Drag queen and Rochester celebrity Samantha Vega talked about her identity and experience to a group of Colgate students and staff virtually on Thursday, September 10 during “She’s JUST a drag queen: How in the quest of being other people’s voice, Samantha found her own.” The event was part of the Office of LGBTQ+ Initiatives InQueery series, which centers issues impacting the LGBTQ+ community.

Vega was born in Venezuela and moved to the United States when he won a national scholarship to the Massachusetts Institute of Technology at the young age of 15. Vega then transferred to the Rochester Institute of Technology (RIT). While attending RIT, Vega participated in an organization called BIGALA (Bisexual, Gay and Lesbian Association) and soon rose to leadership positions. Vega explained how much has changed in gay activism from the time she was in college until now. 

“We had to meet in a secret basement. I’m glad you have regular LGBTQ+ programming in college now,” Vega said.

Vega discussed graduating from college and joining a school in Los Angeles to tutor children in the sciences. After spending years teaching, Vega went back to Massachusetts where he met his future husband, Todd, who later passed away from complications related to HIV and Hepatitis C. 

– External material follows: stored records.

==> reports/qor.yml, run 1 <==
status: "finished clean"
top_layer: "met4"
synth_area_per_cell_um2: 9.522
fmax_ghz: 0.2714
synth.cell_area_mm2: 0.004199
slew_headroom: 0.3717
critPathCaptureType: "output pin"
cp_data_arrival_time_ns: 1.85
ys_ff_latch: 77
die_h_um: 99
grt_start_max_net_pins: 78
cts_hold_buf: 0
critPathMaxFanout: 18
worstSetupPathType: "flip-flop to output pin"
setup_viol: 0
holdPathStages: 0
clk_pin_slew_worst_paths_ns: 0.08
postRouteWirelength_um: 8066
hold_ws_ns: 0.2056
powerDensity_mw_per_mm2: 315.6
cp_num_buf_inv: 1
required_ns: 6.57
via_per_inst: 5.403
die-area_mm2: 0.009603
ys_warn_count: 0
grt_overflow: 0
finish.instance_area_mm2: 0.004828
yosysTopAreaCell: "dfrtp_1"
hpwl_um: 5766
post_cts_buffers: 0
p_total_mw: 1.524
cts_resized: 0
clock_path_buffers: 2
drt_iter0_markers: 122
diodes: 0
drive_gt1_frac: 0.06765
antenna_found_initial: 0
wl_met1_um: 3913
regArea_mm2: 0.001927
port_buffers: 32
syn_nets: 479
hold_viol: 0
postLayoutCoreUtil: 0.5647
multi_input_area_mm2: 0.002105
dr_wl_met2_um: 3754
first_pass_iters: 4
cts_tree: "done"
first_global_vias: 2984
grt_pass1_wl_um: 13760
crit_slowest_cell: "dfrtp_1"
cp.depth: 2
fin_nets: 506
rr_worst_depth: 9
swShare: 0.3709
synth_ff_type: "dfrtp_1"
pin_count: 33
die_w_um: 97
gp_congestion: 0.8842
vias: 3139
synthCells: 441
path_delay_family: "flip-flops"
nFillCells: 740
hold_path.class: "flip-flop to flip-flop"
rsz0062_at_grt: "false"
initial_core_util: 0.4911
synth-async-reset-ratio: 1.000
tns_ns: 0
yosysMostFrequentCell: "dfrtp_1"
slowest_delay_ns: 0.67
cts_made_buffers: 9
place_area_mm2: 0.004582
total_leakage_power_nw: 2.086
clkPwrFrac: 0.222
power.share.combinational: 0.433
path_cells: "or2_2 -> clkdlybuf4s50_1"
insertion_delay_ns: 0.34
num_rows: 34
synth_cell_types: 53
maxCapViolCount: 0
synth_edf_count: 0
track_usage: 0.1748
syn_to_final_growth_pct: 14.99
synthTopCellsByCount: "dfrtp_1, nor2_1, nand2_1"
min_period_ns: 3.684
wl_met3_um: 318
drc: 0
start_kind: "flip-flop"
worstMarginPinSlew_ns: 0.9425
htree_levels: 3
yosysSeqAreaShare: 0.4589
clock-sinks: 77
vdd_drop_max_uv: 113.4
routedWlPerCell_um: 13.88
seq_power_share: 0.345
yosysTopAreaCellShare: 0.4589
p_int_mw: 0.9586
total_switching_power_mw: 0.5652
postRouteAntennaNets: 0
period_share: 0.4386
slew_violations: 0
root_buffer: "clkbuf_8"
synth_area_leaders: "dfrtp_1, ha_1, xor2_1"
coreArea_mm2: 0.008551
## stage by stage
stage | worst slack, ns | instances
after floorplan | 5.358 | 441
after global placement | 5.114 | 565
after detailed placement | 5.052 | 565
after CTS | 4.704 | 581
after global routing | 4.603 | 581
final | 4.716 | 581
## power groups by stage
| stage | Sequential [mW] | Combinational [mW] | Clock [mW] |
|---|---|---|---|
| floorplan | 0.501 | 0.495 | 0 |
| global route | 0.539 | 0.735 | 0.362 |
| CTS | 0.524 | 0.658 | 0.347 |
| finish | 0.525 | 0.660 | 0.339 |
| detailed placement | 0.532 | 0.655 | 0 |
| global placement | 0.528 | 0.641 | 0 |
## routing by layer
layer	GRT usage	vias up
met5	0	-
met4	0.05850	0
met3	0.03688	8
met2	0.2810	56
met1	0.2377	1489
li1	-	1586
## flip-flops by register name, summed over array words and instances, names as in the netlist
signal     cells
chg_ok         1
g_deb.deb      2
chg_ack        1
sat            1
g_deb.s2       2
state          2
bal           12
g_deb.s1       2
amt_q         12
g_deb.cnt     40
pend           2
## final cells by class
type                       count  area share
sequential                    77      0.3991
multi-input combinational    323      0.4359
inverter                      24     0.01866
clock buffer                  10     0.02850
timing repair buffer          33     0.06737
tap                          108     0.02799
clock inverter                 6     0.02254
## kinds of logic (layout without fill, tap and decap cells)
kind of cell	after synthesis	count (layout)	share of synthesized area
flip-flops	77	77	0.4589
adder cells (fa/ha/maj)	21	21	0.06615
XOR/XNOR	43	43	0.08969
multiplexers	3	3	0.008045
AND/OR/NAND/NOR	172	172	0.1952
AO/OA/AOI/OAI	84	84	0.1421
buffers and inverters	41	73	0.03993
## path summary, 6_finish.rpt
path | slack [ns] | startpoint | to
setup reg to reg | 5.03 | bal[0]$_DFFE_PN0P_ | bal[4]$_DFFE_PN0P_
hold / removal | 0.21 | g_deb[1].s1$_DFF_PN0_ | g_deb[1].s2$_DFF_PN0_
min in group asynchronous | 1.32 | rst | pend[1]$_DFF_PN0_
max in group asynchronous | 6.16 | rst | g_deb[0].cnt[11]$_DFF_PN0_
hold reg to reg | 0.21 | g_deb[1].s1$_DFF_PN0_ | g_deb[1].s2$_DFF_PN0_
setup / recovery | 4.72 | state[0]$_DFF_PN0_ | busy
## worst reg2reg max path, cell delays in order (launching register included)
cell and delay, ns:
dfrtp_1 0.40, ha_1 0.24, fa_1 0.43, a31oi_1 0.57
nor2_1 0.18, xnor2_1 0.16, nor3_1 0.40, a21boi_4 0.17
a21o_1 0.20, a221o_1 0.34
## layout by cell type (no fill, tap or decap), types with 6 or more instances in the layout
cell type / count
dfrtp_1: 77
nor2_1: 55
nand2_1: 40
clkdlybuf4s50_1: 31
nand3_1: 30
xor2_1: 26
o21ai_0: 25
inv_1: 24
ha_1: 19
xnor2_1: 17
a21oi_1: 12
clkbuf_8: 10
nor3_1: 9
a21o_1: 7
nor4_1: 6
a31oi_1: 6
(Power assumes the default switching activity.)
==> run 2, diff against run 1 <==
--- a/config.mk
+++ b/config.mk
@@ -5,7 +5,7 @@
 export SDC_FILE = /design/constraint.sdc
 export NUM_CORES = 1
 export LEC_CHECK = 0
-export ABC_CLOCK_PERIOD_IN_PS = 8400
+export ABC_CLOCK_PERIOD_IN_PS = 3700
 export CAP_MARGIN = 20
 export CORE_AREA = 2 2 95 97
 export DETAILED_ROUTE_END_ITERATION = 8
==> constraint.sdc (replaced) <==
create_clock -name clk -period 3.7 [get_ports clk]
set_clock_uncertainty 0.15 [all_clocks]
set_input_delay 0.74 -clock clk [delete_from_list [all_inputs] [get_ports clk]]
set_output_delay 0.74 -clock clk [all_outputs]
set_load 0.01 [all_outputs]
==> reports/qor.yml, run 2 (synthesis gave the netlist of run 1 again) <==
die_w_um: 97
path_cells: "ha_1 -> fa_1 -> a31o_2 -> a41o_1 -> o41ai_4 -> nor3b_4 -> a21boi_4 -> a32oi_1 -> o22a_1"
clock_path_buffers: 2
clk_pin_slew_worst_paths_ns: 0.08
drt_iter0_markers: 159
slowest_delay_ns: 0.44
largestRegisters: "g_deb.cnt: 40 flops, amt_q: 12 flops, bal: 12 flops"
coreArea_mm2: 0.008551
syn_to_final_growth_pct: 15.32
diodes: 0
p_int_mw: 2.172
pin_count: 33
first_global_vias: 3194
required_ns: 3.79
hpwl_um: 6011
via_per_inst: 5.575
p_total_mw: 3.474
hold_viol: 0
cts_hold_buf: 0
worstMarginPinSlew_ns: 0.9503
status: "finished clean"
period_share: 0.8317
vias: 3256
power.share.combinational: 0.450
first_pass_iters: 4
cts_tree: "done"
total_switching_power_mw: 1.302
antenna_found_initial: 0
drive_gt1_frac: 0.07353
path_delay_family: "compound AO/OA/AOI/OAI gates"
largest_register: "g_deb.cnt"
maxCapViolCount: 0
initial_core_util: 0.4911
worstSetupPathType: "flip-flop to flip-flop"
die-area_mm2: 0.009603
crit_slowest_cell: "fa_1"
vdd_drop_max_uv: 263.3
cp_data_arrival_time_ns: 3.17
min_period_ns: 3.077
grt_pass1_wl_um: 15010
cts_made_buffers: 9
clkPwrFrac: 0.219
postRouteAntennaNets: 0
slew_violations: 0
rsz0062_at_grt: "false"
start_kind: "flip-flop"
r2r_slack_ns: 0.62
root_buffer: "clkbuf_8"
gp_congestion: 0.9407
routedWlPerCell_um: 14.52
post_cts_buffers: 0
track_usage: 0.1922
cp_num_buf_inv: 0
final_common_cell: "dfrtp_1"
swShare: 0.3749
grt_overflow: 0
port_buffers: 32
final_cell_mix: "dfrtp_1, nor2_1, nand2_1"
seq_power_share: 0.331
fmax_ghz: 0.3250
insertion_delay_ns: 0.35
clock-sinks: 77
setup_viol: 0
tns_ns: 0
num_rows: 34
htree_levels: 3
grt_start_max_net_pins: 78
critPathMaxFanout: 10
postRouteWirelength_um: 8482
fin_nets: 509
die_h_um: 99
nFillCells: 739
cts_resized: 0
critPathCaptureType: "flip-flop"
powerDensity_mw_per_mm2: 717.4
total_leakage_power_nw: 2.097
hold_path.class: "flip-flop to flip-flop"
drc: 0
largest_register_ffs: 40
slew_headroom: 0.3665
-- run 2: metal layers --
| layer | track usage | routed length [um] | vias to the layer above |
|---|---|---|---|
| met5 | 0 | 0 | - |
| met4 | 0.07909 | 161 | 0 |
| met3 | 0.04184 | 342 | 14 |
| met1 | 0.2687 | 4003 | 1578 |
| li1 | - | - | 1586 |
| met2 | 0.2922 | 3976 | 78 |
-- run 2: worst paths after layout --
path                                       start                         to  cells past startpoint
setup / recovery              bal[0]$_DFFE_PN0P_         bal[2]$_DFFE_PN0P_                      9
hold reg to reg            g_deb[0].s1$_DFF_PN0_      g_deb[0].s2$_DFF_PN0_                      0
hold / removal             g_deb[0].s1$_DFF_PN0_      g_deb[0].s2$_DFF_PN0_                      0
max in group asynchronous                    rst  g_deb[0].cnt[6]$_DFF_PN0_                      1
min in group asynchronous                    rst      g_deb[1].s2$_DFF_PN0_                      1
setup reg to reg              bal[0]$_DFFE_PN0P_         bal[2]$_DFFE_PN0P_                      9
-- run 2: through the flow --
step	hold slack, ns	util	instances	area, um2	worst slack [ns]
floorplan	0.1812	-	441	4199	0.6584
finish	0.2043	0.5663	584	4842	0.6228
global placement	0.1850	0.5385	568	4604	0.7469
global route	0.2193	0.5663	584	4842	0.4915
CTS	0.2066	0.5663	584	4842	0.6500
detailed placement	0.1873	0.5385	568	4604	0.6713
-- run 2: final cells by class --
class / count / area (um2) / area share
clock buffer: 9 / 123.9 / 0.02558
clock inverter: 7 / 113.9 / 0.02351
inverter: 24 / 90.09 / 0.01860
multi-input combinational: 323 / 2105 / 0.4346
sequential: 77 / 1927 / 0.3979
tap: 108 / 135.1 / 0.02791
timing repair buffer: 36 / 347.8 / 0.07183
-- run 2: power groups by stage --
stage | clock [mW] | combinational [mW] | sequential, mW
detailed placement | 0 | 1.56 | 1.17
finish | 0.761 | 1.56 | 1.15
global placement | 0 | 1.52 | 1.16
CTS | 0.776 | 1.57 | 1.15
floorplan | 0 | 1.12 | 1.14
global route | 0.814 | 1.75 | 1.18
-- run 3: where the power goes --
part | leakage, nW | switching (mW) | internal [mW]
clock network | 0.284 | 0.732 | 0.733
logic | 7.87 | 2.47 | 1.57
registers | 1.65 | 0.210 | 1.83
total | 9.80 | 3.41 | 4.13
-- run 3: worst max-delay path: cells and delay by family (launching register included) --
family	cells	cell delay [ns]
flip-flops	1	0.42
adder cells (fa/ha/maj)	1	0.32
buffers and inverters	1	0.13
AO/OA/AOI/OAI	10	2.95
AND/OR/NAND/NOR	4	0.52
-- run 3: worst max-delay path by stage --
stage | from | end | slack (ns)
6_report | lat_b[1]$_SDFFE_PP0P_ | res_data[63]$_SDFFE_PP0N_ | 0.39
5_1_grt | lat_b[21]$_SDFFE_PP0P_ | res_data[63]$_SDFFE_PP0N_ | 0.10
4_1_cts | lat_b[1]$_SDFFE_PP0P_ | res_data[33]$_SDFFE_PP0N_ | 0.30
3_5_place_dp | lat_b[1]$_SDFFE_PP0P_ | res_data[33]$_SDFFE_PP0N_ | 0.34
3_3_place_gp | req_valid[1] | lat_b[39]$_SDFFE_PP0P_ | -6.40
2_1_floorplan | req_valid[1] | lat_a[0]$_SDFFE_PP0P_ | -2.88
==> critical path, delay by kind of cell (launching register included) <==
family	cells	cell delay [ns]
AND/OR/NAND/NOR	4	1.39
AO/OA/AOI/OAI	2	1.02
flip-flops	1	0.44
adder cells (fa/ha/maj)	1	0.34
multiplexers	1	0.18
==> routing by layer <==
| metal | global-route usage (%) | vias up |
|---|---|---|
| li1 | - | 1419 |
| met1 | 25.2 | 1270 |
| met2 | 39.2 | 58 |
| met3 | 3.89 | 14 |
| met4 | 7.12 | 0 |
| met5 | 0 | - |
[config.mk]
export PLATFORM = sky130hd
export DESIGN_NAME = hz_countdown_timer
export DESIGN_NICKNAME = d
export VERILOG_FILES = /design/src/rtl/hz_countdown_timer.sv
export SDC_FILE = /design/constraint.sdc
export NUM_CORES = 1
export LEC_CHECK = 0
export CELL_PAD_IN_SITES_DETAIL_PLACEMENT = 1
export CELL_PAD_IN_SITES_GLOBAL_PLACEMENT = 2
export CORE_MARGIN = 5
export CORE_UTILIZATION = 31
export DETAILED_ROUTE_END_ITERATION = 10
export GPL_TIMING_DRIVEN = 0
export PLACE_DENSITY = 0.8
export SLEW_MARGIN = 25
export SYNTH_ARGS = -nofsm -noshare
export SYNTH_HDL_FRONTEND = slang
export SYNTH_SLANG_ARGS = --single-unit
[constraint.sdc]
create_clock -name clk -period 3.9 [get_ports clk]
set_clock_uncertainty 0.2 [all_clocks]
set_input_delay 0.78 -clock clk [delete_from_list [all_inputs] [get_ports clk]]
set_output_delay 0.78 -clock clk [all_outputs]
set_load 0.05 [all_outputs]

“That was probably the worst time in my life, but it made me aware of the extremely little help that queer people with HIV receive,” Vega said. “That’s when I decided to do something about it.”

Since then, Vega has volunteered in many different organizations all over New York. Working with AIDS Rochester sparked her interest in drag. Vega accompanied her drag appearances with working behind-the-scenes, organizing fundraisers and staffing management positions. Vega’s drag performances led her to the opportunity to perform at Pride festivals across the country. Vega reflected on the positive experience while performing for Pride NY.

“I think that was when I truly felt connected with the [LGBTQ+] community,” she said.  

Vega then started working with Pride full-time and was soon elected as chairperson of Pride Rochester from her leadership and management. This gave her the opportunity to explore the intersectionality of her identity and create LGBTQ+ programming for communities of color. 

Throughout the discussion, Vega explained her philosophy through statements that reflect a deep exploration of her own identity. 

“Oftentimes, we are seen as having only one layer, despite everyone having more identities. We’re not just one thing, we’re people with many layers,” Vega said.

Vega now works at Central New York Pride and organizes protests in favor of Black Lives Matter and queer equality. She explained to attendees that it is very important to have something to believe in and then to engage in activism towards it.

Director of LGBTQ+ Initiatives Tiffany Lane moderated the discussion, which fielded questions on the history of drag, how to be an activist and problems within LGBTQ+ communities. Attendees left feeling encouraged and inspired by Vega’s work while having learned about the integral work of advocating for LGBTQ+ identities and representation.